- Theatrical release poster
- Directed by: Vijay Milton
- Written by: Vijay Milton
- Produced by: Bharath Seeni
- Starring: Samuthirakani; Gautham Vasudev Menon; Barath Seeni; Vinoth; Esakki Barath; Chemban Vinod Jose;
- Cinematography: Vijay Milton
- Edited by: Deepak S. Dwaraknath
- Music by: Achu Rajamani
- Production company: Rough Note
- Distributed by: Clap Board Production
- Release date: 14 June 2018;
- Country: India
- Language: Tamil

= Goli Soda 2 =

Goli Soda 2 is a 2018 Indian Tamil language action drama film written and directed by Vijay Milton. A sequel to 2014 film Goli Soda, the film stars Samuthirakani, Gautham Vasudev Menon, Barath Seeni, Vinoth, Esakki Barath, with Subiksha, Krisha Kurup, Rakshitha, Chemban Vinod Jose, Saravana Subbiah and Stun Siva playing supporting roles. The movie was released on June 14, coinciding with Eid-ul Fitr. The film won the Tamil Nadu State Film Award for Best Stunt Coordinator.

==Synopsis==
The film starts with Natesan taken into custody by cop Raghavan who grills him about three missing men and he narrates the story.

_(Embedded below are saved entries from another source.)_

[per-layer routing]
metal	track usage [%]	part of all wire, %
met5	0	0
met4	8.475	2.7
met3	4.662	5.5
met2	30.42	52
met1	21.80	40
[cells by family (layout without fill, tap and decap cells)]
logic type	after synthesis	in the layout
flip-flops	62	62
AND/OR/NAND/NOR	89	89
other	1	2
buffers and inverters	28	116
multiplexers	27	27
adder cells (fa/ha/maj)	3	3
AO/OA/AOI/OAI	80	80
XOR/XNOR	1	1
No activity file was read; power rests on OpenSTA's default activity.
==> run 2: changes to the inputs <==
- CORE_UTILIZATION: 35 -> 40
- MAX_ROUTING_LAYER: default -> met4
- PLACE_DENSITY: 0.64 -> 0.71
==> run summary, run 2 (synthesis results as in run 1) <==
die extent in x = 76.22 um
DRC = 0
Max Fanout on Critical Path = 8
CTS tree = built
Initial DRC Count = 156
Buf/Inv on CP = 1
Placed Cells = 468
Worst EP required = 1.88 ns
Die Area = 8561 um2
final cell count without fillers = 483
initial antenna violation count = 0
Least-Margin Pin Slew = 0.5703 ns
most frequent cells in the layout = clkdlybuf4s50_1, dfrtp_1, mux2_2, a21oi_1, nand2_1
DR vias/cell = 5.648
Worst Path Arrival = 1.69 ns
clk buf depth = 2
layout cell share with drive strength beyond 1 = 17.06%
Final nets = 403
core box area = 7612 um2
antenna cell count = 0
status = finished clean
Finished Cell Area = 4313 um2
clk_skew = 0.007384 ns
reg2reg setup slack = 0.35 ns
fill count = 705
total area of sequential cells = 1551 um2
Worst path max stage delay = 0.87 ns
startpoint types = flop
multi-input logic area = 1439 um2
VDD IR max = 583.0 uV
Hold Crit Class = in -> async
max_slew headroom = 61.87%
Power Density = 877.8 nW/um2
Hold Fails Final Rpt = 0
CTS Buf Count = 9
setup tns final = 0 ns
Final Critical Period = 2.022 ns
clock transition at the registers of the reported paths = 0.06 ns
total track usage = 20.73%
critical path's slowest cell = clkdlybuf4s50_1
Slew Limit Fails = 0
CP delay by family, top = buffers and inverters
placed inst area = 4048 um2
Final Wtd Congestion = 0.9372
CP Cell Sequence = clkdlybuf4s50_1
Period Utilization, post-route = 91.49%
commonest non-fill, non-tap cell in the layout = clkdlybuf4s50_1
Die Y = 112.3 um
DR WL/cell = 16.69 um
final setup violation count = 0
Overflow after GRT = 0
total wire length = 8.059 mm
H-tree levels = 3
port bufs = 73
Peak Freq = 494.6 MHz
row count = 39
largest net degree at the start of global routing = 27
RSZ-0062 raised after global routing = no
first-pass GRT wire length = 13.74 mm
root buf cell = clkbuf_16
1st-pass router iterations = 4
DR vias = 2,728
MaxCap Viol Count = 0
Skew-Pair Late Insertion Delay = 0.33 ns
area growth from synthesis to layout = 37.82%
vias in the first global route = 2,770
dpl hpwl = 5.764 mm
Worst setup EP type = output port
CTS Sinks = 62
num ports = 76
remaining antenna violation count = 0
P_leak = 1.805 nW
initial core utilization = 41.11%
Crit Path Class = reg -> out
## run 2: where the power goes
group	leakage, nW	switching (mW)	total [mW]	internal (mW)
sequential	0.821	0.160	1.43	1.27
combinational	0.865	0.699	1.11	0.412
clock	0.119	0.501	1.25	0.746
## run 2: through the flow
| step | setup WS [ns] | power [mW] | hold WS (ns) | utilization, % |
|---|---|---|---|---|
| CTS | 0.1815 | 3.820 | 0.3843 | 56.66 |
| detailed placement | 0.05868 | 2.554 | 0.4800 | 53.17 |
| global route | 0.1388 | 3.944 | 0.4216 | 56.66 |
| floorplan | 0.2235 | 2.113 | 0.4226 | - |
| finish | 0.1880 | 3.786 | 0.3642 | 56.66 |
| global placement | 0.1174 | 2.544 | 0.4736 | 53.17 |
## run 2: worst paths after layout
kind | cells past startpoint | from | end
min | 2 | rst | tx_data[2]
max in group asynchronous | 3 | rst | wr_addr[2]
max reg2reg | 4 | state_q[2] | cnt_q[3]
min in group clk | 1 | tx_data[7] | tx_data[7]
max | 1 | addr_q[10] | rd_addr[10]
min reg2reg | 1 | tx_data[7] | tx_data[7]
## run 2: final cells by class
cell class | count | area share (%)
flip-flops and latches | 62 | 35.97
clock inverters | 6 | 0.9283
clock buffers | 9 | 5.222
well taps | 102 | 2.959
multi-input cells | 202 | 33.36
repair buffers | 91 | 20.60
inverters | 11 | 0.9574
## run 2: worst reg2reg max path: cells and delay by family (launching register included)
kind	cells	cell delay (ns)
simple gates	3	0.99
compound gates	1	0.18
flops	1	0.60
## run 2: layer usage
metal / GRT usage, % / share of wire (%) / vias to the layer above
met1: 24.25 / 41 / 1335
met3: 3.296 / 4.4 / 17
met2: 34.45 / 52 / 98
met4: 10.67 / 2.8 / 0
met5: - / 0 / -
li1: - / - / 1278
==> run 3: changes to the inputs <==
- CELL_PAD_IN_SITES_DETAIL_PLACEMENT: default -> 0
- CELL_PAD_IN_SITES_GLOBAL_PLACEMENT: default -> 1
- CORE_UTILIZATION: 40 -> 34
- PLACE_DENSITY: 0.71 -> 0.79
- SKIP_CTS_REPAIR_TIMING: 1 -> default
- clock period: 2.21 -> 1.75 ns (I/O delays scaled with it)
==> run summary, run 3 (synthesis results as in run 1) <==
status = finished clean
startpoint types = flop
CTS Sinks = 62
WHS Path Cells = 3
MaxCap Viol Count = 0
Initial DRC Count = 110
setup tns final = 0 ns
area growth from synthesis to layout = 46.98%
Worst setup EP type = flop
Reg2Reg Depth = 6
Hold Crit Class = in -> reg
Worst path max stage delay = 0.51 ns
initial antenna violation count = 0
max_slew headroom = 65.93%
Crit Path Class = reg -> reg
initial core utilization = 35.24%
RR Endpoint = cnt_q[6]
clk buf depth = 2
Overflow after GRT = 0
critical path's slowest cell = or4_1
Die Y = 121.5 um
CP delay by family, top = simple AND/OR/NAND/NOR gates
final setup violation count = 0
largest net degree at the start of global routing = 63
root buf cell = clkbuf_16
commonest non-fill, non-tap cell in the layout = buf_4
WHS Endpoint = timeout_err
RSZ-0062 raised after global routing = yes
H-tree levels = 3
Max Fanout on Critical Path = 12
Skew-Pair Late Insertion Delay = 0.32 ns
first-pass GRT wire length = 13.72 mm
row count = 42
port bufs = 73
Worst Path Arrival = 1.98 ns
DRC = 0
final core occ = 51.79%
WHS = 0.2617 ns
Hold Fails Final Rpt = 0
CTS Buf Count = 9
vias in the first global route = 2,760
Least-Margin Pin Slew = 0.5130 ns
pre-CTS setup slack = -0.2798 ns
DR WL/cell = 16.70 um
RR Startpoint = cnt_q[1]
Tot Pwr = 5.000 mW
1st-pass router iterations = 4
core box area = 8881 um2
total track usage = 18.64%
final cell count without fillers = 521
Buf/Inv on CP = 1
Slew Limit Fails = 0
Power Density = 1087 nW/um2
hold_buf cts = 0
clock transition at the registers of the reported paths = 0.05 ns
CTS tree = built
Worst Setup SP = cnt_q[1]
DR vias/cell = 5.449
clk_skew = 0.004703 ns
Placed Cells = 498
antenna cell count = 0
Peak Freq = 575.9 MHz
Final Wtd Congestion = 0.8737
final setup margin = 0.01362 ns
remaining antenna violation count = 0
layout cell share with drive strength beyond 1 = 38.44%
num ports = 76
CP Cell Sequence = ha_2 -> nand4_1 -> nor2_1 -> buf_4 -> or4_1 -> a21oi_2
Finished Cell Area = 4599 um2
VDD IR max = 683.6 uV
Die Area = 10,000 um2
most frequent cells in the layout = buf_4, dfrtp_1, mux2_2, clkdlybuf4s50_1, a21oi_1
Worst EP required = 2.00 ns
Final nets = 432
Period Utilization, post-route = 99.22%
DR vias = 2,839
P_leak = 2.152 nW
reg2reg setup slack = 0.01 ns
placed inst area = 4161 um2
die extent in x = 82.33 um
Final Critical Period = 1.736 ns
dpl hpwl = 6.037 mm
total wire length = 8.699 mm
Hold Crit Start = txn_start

Maaran is the henchman of a harbour gangster Thillai who is in love with Inba who is forcing him to quit the bad life. Heeding his lover's advice Maaran tells his boss that he wants to get out and is let go off with an ominous warning.Oli works in a parotta shop and dreams of playing basketball. He falls in love with a girl Madhie who also reciprocates which angers her caste obsessed uncle. Shiva is an honest auto driver who wants to buy a taxi next but is cheated of his investment by a corrupt councilor. Natesan is a pharmacist to whom all the three boys are known separately and helps them whenever he can. A situation arises when Maaran has to go against his ex-boss, Oli to take on his lover's uncle and Shiva decides to take revenge on the councilor. Does this bring the three men together and what happens to them and their loved ones forms the rest of the story.

== Cast ==

- Samuthirakani as Natesan
- Gautham Vasudev Menon as Raghavan
- Barath Seeni as Maaran
- Vinoth as Siva
- Esakki Barath as Oli
- Subiksha as Inbavalli (Innocent Inba)
- Krisha Kurup as Mathi
- Rakshitha as Abhinaya
- Chemban Vinod Jose as Thillai
- Saravana Subbiah as Dhanasekaran
- Stun Siva as Seema Raja
- Rohini as Revathi Krishna, Inbavalli's mother
- Rekha as Seetha Kumari, Siva's mother
- R. S. G. Chelladurai as Chelladurai, Abhinaya's father
- E. Ramdoss as Rajendran
- Vincent Selva as Vincent
- Besant Ravi as Assault Ravi
- Radha as Jyothilakshmi
- Muthu Azhagarsamy as Saamy
- Nagulan as Mariadoss
- Mippu as Pritish
- Esakki Sundar as Ramasundaram
- Ahanya as Tanmai
- Thomas as Kumar
- Udhaya Sudhakar as Rajamurugan
- Cuddalore Manimaran as Mani
- Sridhar in a special appearance ("Pondatte")

== Soundtrack ==

Track listing
| No. | Title | Singer(s) | Length |
|---|---|---|---|
| 1. | "Pondatte" | Achu Rajamani | 4:10 |
| 2. | "Kelambu" | Deepak, Mahalingam, Jithin Raj, Sreeraj | 4:04 |
| 3. | "Kannamma" | Prativa, Rohan Prakash, Khadhijah Sahreef, Nishitha Menon, Arrya Prakash | 4:30 |
| 4. | "Golisoda 2 Theme" | Gautham Vasudev Menon | 4:02 |
| 5. | "Yaaro Vandhu" | Achu Rajamani | 2:32 |
| 6. | "Kannamma (Reprise)" | Benny Dayal | 4:29 |

== Reception ==
M. Suganth of The Times of India gave 3 out of 5 and wrote, "Despite a riveting first half, Goli Soda 2 falls short when compared to the first film". Ashameera Aiyappan of The Indian Express gave 2 out of 5 and said, "Post interval, the movie moves in a predictable manner with forced hard to believe over-the-top action sequences" . Anupama Subramanian of Deccan Chronicle gave 2.5 out of 5 and said, "Post interval, the movie moves in a predictable manner with forced hard to believe over-the-top action sequences" and concluded, "the fizz which was intact in the first part is somewhat missing in Goli Soda 2".